Thursday, August 9, 2012

Days 210 - 220 Slow and Steady

It's August!  I've been doing almost nothing but going to work and then
going home to watch the Olympics.  It's exhausting.

So exhausting that I've not taken many pictures!

So exhausting that I've not been able to eat like a grownup. 
Well, I have been able, I've just not been motivated! 
I made myself Alphabetti Spaghetti the other day.  Isn't that classy?!

All I could think of was Rimmer, the whole time it was cooking. 
Any Red Dwarf fans out there?

There was a beautiful sunset that I enjoyed during the commercial breaks.
Goodness, that's embarrassing to even type!

Sunday was definitely a day for rest.
 She napped on the couch, on the coffee table, on the floor, on the deck,
under my bed, in front of the fan and probably more.
She doesn't judge my dinner choices.
 She kept me company while I finished a fantastic book:
It took me a very, very long time to get through it (commercial breaks during the Olympics are both so long and yet so short!), but I thoroughly enjoyed reading it and recommend it, especially if you're curious about the things around you.  Lois would write a much better review, so I'll spare you mine, but it made me feel extremely grateful to be alive now!

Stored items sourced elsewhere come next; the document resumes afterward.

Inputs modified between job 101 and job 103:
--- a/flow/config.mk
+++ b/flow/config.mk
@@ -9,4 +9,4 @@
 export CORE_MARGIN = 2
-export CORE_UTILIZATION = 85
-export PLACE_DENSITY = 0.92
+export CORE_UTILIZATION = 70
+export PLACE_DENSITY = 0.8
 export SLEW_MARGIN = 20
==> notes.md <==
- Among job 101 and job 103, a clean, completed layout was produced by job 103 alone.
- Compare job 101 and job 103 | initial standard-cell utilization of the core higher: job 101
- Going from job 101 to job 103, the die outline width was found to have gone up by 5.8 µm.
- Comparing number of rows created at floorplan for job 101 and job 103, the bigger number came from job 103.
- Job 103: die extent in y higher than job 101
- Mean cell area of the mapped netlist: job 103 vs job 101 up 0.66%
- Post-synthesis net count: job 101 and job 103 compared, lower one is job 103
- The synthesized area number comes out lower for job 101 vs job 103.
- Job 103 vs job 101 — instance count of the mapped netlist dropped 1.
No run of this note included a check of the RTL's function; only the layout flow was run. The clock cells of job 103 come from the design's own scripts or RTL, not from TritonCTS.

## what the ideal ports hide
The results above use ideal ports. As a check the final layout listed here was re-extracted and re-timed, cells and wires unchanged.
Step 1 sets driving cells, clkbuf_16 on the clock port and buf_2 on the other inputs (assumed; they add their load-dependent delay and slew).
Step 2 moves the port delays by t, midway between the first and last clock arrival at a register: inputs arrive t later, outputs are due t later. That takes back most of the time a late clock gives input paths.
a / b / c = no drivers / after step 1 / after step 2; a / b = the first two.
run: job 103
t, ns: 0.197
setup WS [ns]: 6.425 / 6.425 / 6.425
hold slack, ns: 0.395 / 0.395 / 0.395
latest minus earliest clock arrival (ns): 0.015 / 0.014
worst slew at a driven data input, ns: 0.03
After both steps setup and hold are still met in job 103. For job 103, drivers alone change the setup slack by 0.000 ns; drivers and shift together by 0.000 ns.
Background: an optimization exercise with open tools, aiming at small area. Do not read the settings as production practice. RTL that was checked went through simulation tests only; none was proved equivalent to the original. Power and IR drop assume default switching activity.

==> flow/design.v <==
`timescale 1ns / 1ps
`default_nettype none
module lepton_channel (
	input  wire        clk,
	input  wire        reset,
	input  wire        fpixel,
	input  wire [1:0]  telemetry,
	output wire        ncs,
	output wire        sclk,
	input  wire        miso,
	output reg         n_locked,
	output wire        vsync,
	output wire        hsync,
	output wire        pvalid,
	output wire [23:0] pixel,
	output wire        tsync,
	output wire        tvalid,
	output wire [15:0] tdata
	);
	reg  [1:0]  ph;
	reg  [10:0] cnt;           
	reg         sd;            
	reg         rf;            
	reg  [23:0] shift;
	reg  [5:0]  id6;           
	reg         discard;       
	reg         wrong_id;
	wire nedg = ph[1] & ph[0];
	wire pedg = !ph[1] & ph[0];
	wire at_delay = cnt[10] & cnt[8] & cnt[7] & cnt[6] & cnt[4] & cnt[3] & cnt[2];        
	wire at_bmax  = cnt[10] & cnt[8] & cnt[4] & cnt[3] & cnt[2] & cnt[1] & cnt[0] &
	                (!fpixel | (cnt[9] & cnt[7]));                                         
	wire wrap     = sd ? at_bmax : at_delay;
	wire hi0      = cnt[10:6] == 5'd0;
	wire c15      = hi0 & cnt[5:0] == 6'd15;
	wire c31      = hi0 & cnt[5:0] == 6'd31;
	wire c32      = hi0 & cnt[5:0] == 6'd32;
	wire id_strobe  = sd & nedg & c15;
	wire crc_strobe = sd & nedg & c31;
	wire sync     = sd & ph == 2'd0 & c32;
	wire sync_q   = sd & ph == 2'd1 & c32;
	wire valid_q  = !n_locked & ph == 2'd1 & cnt[2:0] == 3'd0 &
	                !(hi0 & cnt[5:3] != 3'd0 & cnt[5:3] <= 3'd4);
	wire p2valid  = valid_q & !cnt[3];
	reg  [1:0]  m3;
	wire p3valid  = valid_q & m3 == 2'd2;
	wire normal  = id6 != 6'd63;
	wire bad_id  = !(discard | normal);
	wire [5:0]  sh6 = shift[5:0];
	wire hi_nz  = |shift[11:6];
	wire normal_next  = !hi_nz & sh6 != 6'd63;
	wire discard_next = shift[11:8] == 4'hf;
	wire special_next = !shift[15] & shift[14:12] < 3'd5 & !hi_nz & sh6 == 6'd20;
	wire wrapc  = discard | id6 == ((telemetry == 2'b00) ? 6'd59 : 6'd60);
	wire wrong_next = normal_next &
	                  (n_locked ? sh6 != 6'd1 :
	                   wrapc    ? sh6 != 6'd0 :
	                              !(normal & sh6 == id6 + 6'd1));
	wire reset_int = !reset & sync & (bad_id | wrong_id);
	assign ncs  = !(sd | (at_delay & ph[1]));
	assign sclk = !sd | ph[1];
	always @(posedge clk) begin
		if (reset | (rf & ph == 2'd0)) begin
			ph  <= 2'd2;
			cnt <= 11'd0;
		end else begin
			ph <= ph + 2'd1;
			if (nedg) cnt <= wrap ? 11'd0 : cnt + 11'd1;
		end
		if (reset | rf) begin
			sd <= 1'b0;
			n_locked <= 1'b1;
		end else begin
			if (nedg & at_delay) sd <= 1'b1;
			if (crc_strobe) n_locked <= 1'b0;
		end
		if (reset) rf <= 1'b0;
		else       rf <= reset_int | (rf & ph != 2'd0);
		if (pedg) shift <= {shift[22:16], shift[15] & fpixel, shift[14:0], miso};
		if (id_strobe) begin
			id6 <= sh6 | {6{hi_nz}};
			discard <= discard_next;
			wrong_id <= wrong_next;
		end
	end
	wire fr = reset | n_locked;
	reg        last_seg;
	reg [11:0] seg_sync;
	reg        blank_q;
	reg        hs_toggle;
	wire [5:0] idn = id6;
	wire blank = (blank_q | seg_sync[3]) & !seg_sync[11];
	wire tel_f = telemetry == 2'b01;
	wire tel_h = telemetry == 2'b10;
	wire vdata = !discard & (tel_f ? (idn < 6'd57 | !seg_sync[2]) :
	                         tel_h ? (idn > 6'd3 | !seg_sync[11]) : 1'b1);
	wire tdat  = !vdata & !discard & !blank;
	wire hsync1 = sync_q & !blank & vdata & (!tel_h | idn > 6'd4 | !seg_sync[11]);
	assign pvalid = (fpixel ? p3valid : p2valid) & !blank & vdata;
	assign tvalid = tdat & p2valid;
	assign vsync  = sync_q & !blank & seg_sync[11] & (tel_h ? idn == 6'd4 : idn == 6'd0);
	assign hsync  = hsync1 & hs_toggle;
	assign tsync  = sync_q & tdat & (tel_f ? idn == 6'd57 & seg_sync[2] : idn == 6'd0 & seg_sync[11]);
	assign pixel  = shift;
	assign tdata  = shift[15:0];
	always @(posedge clk) begin
		if (sync) m3 <= 2'd0;
		else if (valid_q) m3 <= (m3 == 2'd2) ? 2'd0 : m3 + 2'd1;
		if (fr) begin
			last_seg  <= 1'b0;
			seg_sync  <= 6'd0;
			blank_q   <= 1'b1;
			hs_toggle <= 1'b0;
		end else begin
			if (id_strobe & special_next & shift[14:12] == 3'd1) last_seg <= 1'b1;
			else if (id_strobe & special_next & shift[14:12] != 3'd0) last_seg <= 1'b0;
			if (sync & !discard & idn == 6'd0) seg_sync <= {seg_sync[10:0], last_seg};
			if (seg_sync[11]) blank_q <= 1'b0;
			else if (seg_sync[3]) blank_q <= 1'b1;
			if (blank | vsync) hs_toggle <= 1'b0;
			else if (hsync1) hs_toggle <= !hs_toggle;
		end
	end
endmodule
Background: an optimization exercise with open tools, aiming at small area. Do not read the settings as production practice.
At most, simulation tests tie the RTL to the original design; equivalence was not proved.
No driver is modelled on the clock port, so clocking that relies on it looks cheaper here than on a real chip.
Power is estimated from default activity; no workload was simulated.

== the baseline ==
// xor_encrypt
module xor_encrypt(
        input logic clk,
        input logic valid_in,
        input logic [7:0] key,
        input logic [255:0] code,
        output logic [255:0] code_out,
        output logic valid_out
);
Size in the first run: roughly 260 flip-flops, ~520 I/O pins, ~12000 um^2 of cells after synthesis.
export LEC_CHECK = 0
export CAP_MARGIN = 20
export CORE_MARGIN = 2
export CORE_UTILIZATION = 40
export CTS_BUF_LIST = sky130_fd_sc_hd__clkbuf_16
export CTS_CLUSTER_DIAMETER = 120
export CTS_CLUSTER_SIZE = 30
export SLEW_MARGIN = 20
export SYNTH_HIERARCHICAL = 1
export SYNTH_MINIMUM_KEEP_SIZE = 0
create_clock -name core_clock -period 4.0 [get_ports {clk}]
standard.sh (not shown) runs the stock make flow with config.mk's settings and CLKGATE_MAP_FILE= SYNTH_SCRIPT=/design/flow/synth_recipe.tcl, a recipe that flattens the netlist after the stock synthesis.
==> flow/flow/run.sh <==
#!/bin/bash
# Own layout flow: the standard flow (standard synthesis unchanged) with two changes:
#  - the buffers that global placement puts on every input and output port are the
#    smallest buffer, sky130_fd_sc_hd__buf_1, instead of the default pick;
#  - post_gpl.tcl drops the buffers that timing-driven global placement adds while the
#    clock is still ideal; the repairs after clock tree synthesis add what the real
#    clock timing needs.
# make's full output goes to flow_make.log in this folder; ORFS writes each step's log
# under orfs/logs/.
set -euo pipefail
export BUFFER_PORTS_ARGS="-buffer_cell sky130_fd_sc_hd__buf_1"
export POST_GLOBAL_PLACE_TCL="$PWD/flow/post_gpl.tcl"
export SETUP_MOVE_SEQUENCE="unbuffer,swap,buffer,sizeup"
export PRE_CTS_TCL="$PWD/flow/small_bufs.tcl"
export PRE_GLOBAL_ROUTE_TCL="$PWD/flow/small_bufs.tcl"
bash standard.sh finish > flow_make.log 2>&1
test -f out/final.def
==> flow/flow/post_gpl.tcl <==
# Post global placement hook.
# Drop the buffers that timing-driven global placement added (instances named place*),
# reconnecting their loads to the buffer's input net.
proc drop_place_buffers {} {
  set n 0
  foreach inst [get_cells -quiet place*] {
    set ref [get_property $inst ref_name]
    if { ![regexp {^sky130_fd_sc_hd__(buf|clkbuf)_[0-9]+$} $ref] } { continue }
    set name [get_full_name $inst]
    set in_net [get_nets -of_objects [get_pins $name/A]]
    set out_net [get_nets -of_objects [get_pins $name/X]]
    set loads {}
    foreach pin [get_pins -quiet -of_objects $out_net] {
      if { [get_full_name $pin] != "$name/X" } { lappend loads $pin }
    }
    if { [llength [get_ports -quiet -of_objects $out_net]] > 0 } { continue }
    disconnect_pin $in_net [get_pins $name/A]
    disconnect_pin $out_net [get_pins $name/X]
    foreach pin $loads {
      disconnect_pin $out_net $pin
      connect_pin $in_net $pin
    }
    delete_instance $inst
    delete_net $out_net
    incr n
  }
  puts "Dropped $n placement buffers."
}
drop_place_buffers
==> flow/flow/small_bufs.tcl <==
# Timing repairs after clock tree synthesis: buffer with the small buffers only.
set_dont_use [get_lib_cells {sky130_fd_sc_hd__buf_4 sky130_fd_sc_hd__buf_6 sky130_fd_sc_hd__buf_8 sky130_fd_sc_hd__buf_12 sky130_fd_sc_hd__buf_16 sky130_fd_sc_hd__xor2_4 sky130_fd_sc_hd__dlygate* sky130_fd_sc_hd__dlymetal* sky130_fd_sc_hd__clkdlybuf* sky130_fd_sc_hd__bufbuf* sky130_fd_sc_hd__clkbuf_4 sky130_fd_sc_hd__clkbuf_8}]
The baseline: no failed stages, no open violations at the end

This is from the preface, which I found here
Houses are amazingly complex repositories. What I found, to my great surprise, is that whatever happens in the world--whatever is discovered or created or bitterly fought over--eventually ends up, in one way or another, in your house. Wars, famines, the Industrial Revolution, the Enlightenment--they are all there in your sofas and chests of drawers, tucked into the folds of your curtains, in the downy softness of your pillows, in the paint of your walls and the water of your pipes. So the history of household life isn't just a history of beds and sofas and kitchen stoves, as I had vaguely supposed it would be, but of scurvy and guano and the Eiffel Tower and bedbugs and body-snatching and just about everything else that has ever happened. Houses aren't refuges from history. They are where history ends up.

Curious??

Well, that's about it for now.  I'm headed home to watch more of the Games!